[Try it]
Once the line containing "- end signal: assignment | RTL line cbm_out_stage.sv:56" is found in the records below, return it and each following line exactly, up to and including the line containing "- end signal: assignment | RTL line cbm_out_stage.sv:57", and nothing else.

[Source data]
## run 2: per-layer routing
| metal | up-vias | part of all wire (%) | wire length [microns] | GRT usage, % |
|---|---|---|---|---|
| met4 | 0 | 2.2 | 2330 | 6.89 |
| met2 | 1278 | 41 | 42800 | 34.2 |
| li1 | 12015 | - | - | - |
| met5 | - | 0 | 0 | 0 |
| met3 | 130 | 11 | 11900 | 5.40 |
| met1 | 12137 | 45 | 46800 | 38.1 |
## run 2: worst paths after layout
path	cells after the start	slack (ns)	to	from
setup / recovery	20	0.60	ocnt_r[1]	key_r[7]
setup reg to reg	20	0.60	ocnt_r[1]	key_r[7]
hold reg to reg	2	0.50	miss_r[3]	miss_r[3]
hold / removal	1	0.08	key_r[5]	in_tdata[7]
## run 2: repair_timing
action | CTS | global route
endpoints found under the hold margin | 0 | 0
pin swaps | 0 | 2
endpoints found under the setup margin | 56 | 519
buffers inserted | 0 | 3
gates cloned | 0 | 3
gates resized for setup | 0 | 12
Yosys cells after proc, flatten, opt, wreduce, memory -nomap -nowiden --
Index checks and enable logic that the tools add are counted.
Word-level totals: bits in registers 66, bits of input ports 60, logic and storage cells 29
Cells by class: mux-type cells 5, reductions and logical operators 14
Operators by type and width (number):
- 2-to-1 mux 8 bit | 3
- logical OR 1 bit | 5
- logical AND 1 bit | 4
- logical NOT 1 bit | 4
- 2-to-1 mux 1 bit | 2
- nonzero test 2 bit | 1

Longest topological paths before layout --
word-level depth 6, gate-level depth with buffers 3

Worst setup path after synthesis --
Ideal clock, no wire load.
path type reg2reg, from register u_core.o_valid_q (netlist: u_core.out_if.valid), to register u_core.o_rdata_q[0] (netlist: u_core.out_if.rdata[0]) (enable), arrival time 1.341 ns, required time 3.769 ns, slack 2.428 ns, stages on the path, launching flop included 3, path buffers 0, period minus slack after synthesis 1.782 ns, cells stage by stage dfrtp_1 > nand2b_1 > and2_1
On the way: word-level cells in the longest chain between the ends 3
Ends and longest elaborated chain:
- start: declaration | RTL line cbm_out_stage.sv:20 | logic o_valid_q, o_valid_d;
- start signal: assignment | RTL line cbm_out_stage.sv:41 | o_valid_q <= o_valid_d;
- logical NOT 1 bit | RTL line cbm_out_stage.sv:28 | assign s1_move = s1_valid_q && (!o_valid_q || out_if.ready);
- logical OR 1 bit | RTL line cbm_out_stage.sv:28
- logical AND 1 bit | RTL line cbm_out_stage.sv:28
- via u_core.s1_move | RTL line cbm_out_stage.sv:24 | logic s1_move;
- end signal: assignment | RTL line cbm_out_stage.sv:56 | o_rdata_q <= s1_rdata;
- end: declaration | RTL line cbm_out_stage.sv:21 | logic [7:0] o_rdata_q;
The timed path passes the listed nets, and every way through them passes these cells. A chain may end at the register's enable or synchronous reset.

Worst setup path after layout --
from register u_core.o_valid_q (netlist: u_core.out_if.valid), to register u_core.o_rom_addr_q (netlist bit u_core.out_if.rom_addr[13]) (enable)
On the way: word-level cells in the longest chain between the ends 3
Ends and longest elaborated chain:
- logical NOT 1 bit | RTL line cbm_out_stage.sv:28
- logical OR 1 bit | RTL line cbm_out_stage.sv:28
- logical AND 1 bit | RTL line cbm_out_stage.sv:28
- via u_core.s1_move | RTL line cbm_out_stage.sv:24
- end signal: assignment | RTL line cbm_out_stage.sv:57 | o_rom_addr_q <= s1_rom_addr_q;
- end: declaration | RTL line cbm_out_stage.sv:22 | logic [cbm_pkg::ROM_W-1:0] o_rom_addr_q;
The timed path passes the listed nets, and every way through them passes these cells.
==> src/sv/cbm_pkg.sv <==
// Shared types and constants for the cartridge bank mapper with real time clock.
package cbm_pkg;

  localparam int unsigned RAM_BANKS     = 4;
  localparam int unsigned ROM_ADDR_BITS = 22;
  localparam int unsigned ROM_W         = 22;
  localparam int unsigned BANK_OFS_W    = 13;
  localparam int unsigned BANK_SEL_W    = (RAM_BANKS > 1) ? $clog2(RAM_BANKS) : 1;
  localparam int unsigned RAM_AW        = BANK_OFS_W + BANK_SEL_W;
  localparam int unsigned RAM_DEPTH     = RAM_BANKS * (2 ** BANK_OFS_W);
  localparam int unsigned CFG_W         = 22;

  localparam logic [ROM_W-1:0] ROM_MASK  = ROM_W'((64'd1 << ROM_ADDR_BITS) - 64'd1);
  localparam logic [ROM_W-1:0] BANK1_BASE = ROM_W'(32'h4000);

  // Bus address regions, addr[15:13]
  localparam logic [2:0] REG_RAM_EN   = 3'd0;
  localparam logic [2:0] REG_ROM_BANK = 3'd1;
  localparam logic [2:0] REG_RAM_BANK = 3'd2;
  localparam logic [2:0] REG_LATCH    = 3'd3;
  localparam logic [2:0] WIN_EXT      = 3'd5;

  // Clock register selections
  localparam logic [3:0] CLK_SEL_FIRST = 4'd8;
  localparam logic [3:0] CLK_SEL_LAST  = 4'd12;
  localparam logic [2:0] CLK_SEC       = 3'd0;
  localparam logic [2:0] CLK_MIN       = 3'd1;
  localparam logic [2:0] CLK_HRS       = 3'd2;
  localparam logic [2:0] CLK_DAY_LO    = 3'd3;

  localparam logic [7:0] RD_IDLE = 8'hff;

  typedef enum logic [1:0] {
    ACT_READ  = 2'd0,
    ACT_WRITE = 2'd1,
    ACT_TICK  = 2'd2
  } cbm_action_e;

  typedef enum logic [1:0] {
    CFG_ROM_SIZE_MASK = 2'd0,
    CFG_RAM_ADDR_MASK = 2'd1,
    CFG_RAM_PRESENT   = 2'd2,
    CFG_RTC_PRESENT   = 2'd3
  } cbm_cfg_idx_e;

  // Response of the register block for one transaction
  typedef struct packed {
    logic [7:0]       rdata;
    logic [ROM_W-1:0] rom_addr;
    logic             rom_access;
    logic             ram_rd;
    logic             ram_wr;
    logic [RAM_AW-1:0] ram_addr;
  } cbm_rsp_t;

  function automatic logic [7:0] clock_mask(input logic [2:0] sel);
    logic [7:0] m;
    case (sel)
      CLK_SEC:    m = 8'h3f;
      CLK_MIN:    m = 8'h3f;
      CLK_HRS:    m = 8'h1f;
      CLK_DAY_LO: m = 8'hff;
      default:    m = 8'hc1;
    endcase
    return m;
  endfunction

endpackage

==> src/sv/cbm_regs.sv <==
// Control registers, real time clock and access decode.
module cbm_regs (
  input  logic                      clk_i,
  input  logic                      rst_ni,
  input  logic                      cfg_we_i,
  input  logic [1:0]                cfg_idx_i,
  input  logic [cbm_pkg::CFG_W-1:0] cfg_wdata_i,
  input  logic                      acc_i,
  input  logic [1:0]                action_i,
  input  logic [15:0]               addr_i,
  input  logic [7:0]                wdata_i,
  output cbm_pkg::cbm_rsp_t         rsp_o
);

  logic [cbm_pkg::ROM_W-1:0] rom_mask_q;
  logic [12:0]               ram_mask_q;
  logic                      ram_present_q, rtc_present_q;

  logic                      ram_en_q, ram_en_d;
  logic [cbm_pkg::ROM_W-1:0] rom_base_q, rom_base_d;
  logic [3:0]                ram_bank_q, ram_bank_d;
  logic                      latch_q, latch_d;
  logic [5:0]                sec_q, sec_d, min_q, min_d;
  logic [4:0]                hrs_q, hrs_d;
  logic [7:0]                day_lo_q, day_lo_d, day_hi_q, day_hi_d;
  logic [7:0]                lat_q [5];
  logic [7:0]                lat_d [5];
  logic [7:0]                live [5];

  logic [2:0]                region;
  logic                      bank_is_ram, bank_is_clk;
  logic [2:0]                clk_sel;
  logic [cbm_pkg::ROM_W-1:0] rom_sum, new_base;
  logic [5:0]                sec_inc, min_inc;
  logic [4:0]                hrs_inc;
  logic [7:0]                hi_inc;
  logic                      is_rd, is_wr, is_tick;

  assign region      = addr_i[15:13];
  assign bank_is_ram = (ram_bank_q < 4'(cbm_pkg::RAM_BANKS));
  assign bank_is_clk = rtc_present_q && (ram_bank_q >= cbm_pkg::CLK_SEL_FIRST)
                       && (ram_bank_q <= cbm_pkg::CLK_SEL_LAST);
  assign clk_sel     = 3'(ram_bank_q - cbm_pkg::CLK_SEL_FIRST);
  assign is_rd       = (action_i == cbm_pkg::ACT_READ);
  assign is_wr       = (action_i == cbm_pkg::ACT_WRITE);
  assign is_tick     = (action_i == cbm_pkg::ACT_TICK);

  assign live[0] = {2'b00, sec_q};
  assign live[1] = {2'b00, min_q};
  assign live[2] = {3'b000, hrs_q};
  assign live[3] = day_lo_q;
  assign live[4] = day_hi_q;

  assign rom_sum  = rom_base_q + {8'd0, addr_i[13:0]};
  assign new_base = ((wdata_i == 8'd0) ? cbm_pkg::BANK1_BASE : {wdata_i, 14'd0})
                    & rom_mask_q & cbm_pkg::ROM_MASK;
  assign sec_inc  = sec_q + 6'd1;
  assign min_inc  = min_q + 6'd1;
  assign hrs_inc  = hrs_q + 5'd1;
  assign hi_inc   = day_hi_q + 8'd1;

  // Response decode
  always_comb begin
    rsp_o = '0;
    rsp_o.rdata    = cbm_pkg::RD_IDLE;
    rsp_o.ram_addr = {ram_bank_q[cbm_pkg::BANK_SEL_W-1:0], addr_i[12:0] & ram_mask_q};
    if (is_rd) begin
      if (!addr_i[15]) begin
        rsp_o.rom_access = 1'b1;
        rsp_o.rom_addr   = (addr_i[14] ? rom_sum : {8'd0, addr_i[13:0]})
                           & rom_mask_q & cbm_pkg::ROM_MASK;
      end else if (region == cbm_pkg::WIN_EXT && ram_en_q) begin
        if (bank_is_ram) begin
          rsp_o.ram_rd = 1'b1;
        end else if (bank_is_clk) begin
          rsp_o.rdata = (latch_q ? lat_q[clk_sel] : live[clk_sel])
                        & cbm_pkg::clock_mask(clk_sel);
        end
      end
    end
    rsp_o.ram_wr = is_wr && region == cbm_pkg::WIN_EXT && ram_en_q && bank_is_ram;
    if (!acc_i) begin
      rsp_o.ram_rd = 1'b0;
      rsp_o.ram_wr = 1'b0;
    end
  end

  // State update
  always_comb begin
    ram_en_d   = ram_en_q;
    rom_base_d = rom_base_q;
    ram_bank_d = ram_bank_q;
    latch_d    = latch_q;
    sec_d      = sec_q;
    min_d      = min_q;
    hrs_d      = hrs_q;
    day_lo_d   = day_lo_q;
    day_hi_d   = day_hi_q;
    lat_d      = lat_q;
    if (acc_i && is_wr) begin
      case (region)
        cbm_pkg::REG_RAM_EN: begin
          if (ram_present_q) ram_en_d = (wdata_i[3:0] == 4'ha);
        end
        cbm_pkg::REG_ROM_BANK: rom_base_d = new_base;
        cbm_pkg::REG_RAM_BANK: ram_bank_d = wdata_i[3:0];
        cbm_pkg::REG_LATCH: begin
          if (rtc_present_q) begin
            if (!latch_q && wdata_i[0]) lat_d = live;
            latch_d = wdata_i[0];
          end
        end
        cbm_pkg::WIN_EXT: begin
          if (ram_en_q && !bank_is_ram && bank_is_clk) begin
            case (clk_sel)
              cbm_pkg::CLK_SEC:    sec_d    = wdata_i[5:0];
              cbm_pkg::CLK_MIN:    min_d    = wdata_i[5:0];
              cbm_pkg::CLK_HRS:    hrs_d    = wdata_i[4:0];
              cbm_pkg::CLK_DAY_LO: day_lo_d = wdata_i;
              default:             day_hi_d = wdata_i;
            endcase
          end
        end
        default: ;
      endcase
    end else if (acc_i && is_tick && rtc_present_q && !day_hi_q[6]) begin
      sec_d = sec_inc;
      if (sec_inc == 6'd60) begin
        sec_d = '0;
        min_d = min_inc;
        if (min_inc == 6'd60) begin
          min_d = '0;
          hrs_d = hrs_inc;
          if (hrs_inc == 5'd24) begin
            hrs_d    = '0;
            day_lo_d = day_lo_q + 8'd1;
            if (day_lo_q == 8'hff) begin
              // carry out of bit 8 sets the overflow flag
              day_hi_d = hi_inc[1] ? ((hi_inc & 8'hfd) | 8'h80) : hi_inc;
            end
          end
        end
      end
    end
  end

  always_ff @(posedge clk_i or negedge rst_ni) begin
    if (!rst_ni) begin
      rom_mask_q    <= cbm_pkg::ROM_MASK;
      ram_mask_q    <= 13'h1fff;
      ram_present_q <= 1'b1;
      rtc_present_q <= 1'b1;
      ram_en_q      <= 1'b0;
      rom_base_q    <= cbm_pkg::BANK1_BASE;
      ram_bank_q    <= '0;
      latch_q       <= 1'b0;
      sec_q         <= '0;
      min_q         <= '0;
      hrs_q         <= '0;
      day_lo_q      <= '0;
      day_hi_q      <= '0;
      for (int i = 0; i < 5; i++) lat_q[i] <= '0;
    end else begin
      if (cfg_we_i) begin
        case (cfg_idx_i)
          cbm_pkg::CFG_ROM_SIZE_MASK: rom_mask_q    <= cfg_wdata_i[cbm_pkg::ROM_W-1:0];
          cbm_pkg::CFG_RAM_ADDR_MASK: ram_mask_q    <= cfg_wdata_i[12:0];
          cbm_pkg::CFG_RAM_PRESENT:   ram_present_q <= cfg_wdata_i[0];
          default:                    rtc_present_q <= cfg_wdata_i[0];
        endcase
      end
      ram_en_q   <= ram_en_d;
      rom_base_q <= rom_base_d;
      ram_bank_q <= ram_bank_d;
      latch_q    <= latch_d;
      sec_q      <= sec_d;
      min_q      <= min_d;
      hrs_q      <= hrs_d;
      day_lo_q   <= day_lo_d;
      day_hi_q   <= day_hi_d;
      lat_q      <= lat_d;
    end
  end

endmodule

[Solution to this exercise]
- end signal: assignment | RTL line cbm_out_stage.sv:56 | o_rdata_q <= s1_rdata;
- end: declaration | RTL line cbm_out_stage.sv:21 | logic [7:0] o_rdata_q;
The timed path passes the listed nets, and every way through them passes these cells. A chain may end at the register's enable or synchronous reset.

Worst setup path after layout --
from register u_core.o_valid_q (netlist: u_core.out_if.valid), to register u_core.o_rom_addr_q (netlist bit u_core.out_if.rom_addr[13]) (enable)
On the way: word-level cells in the longest chain between the ends 3
Ends and longest elaborated chain:
- logical NOT 1 bit | RTL line cbm_out_stage.sv:28
- logical OR 1 bit | RTL line cbm_out_stage.sv:28
- logical AND 1 bit | RTL line cbm_out_stage.sv:28
- via u_core.s1_move | RTL line cbm_out_stage.sv:24
- end signal: assignment | RTL line cbm_out_stage.sv:57 | o_rom_addr_q <= s1_rom_addr_q;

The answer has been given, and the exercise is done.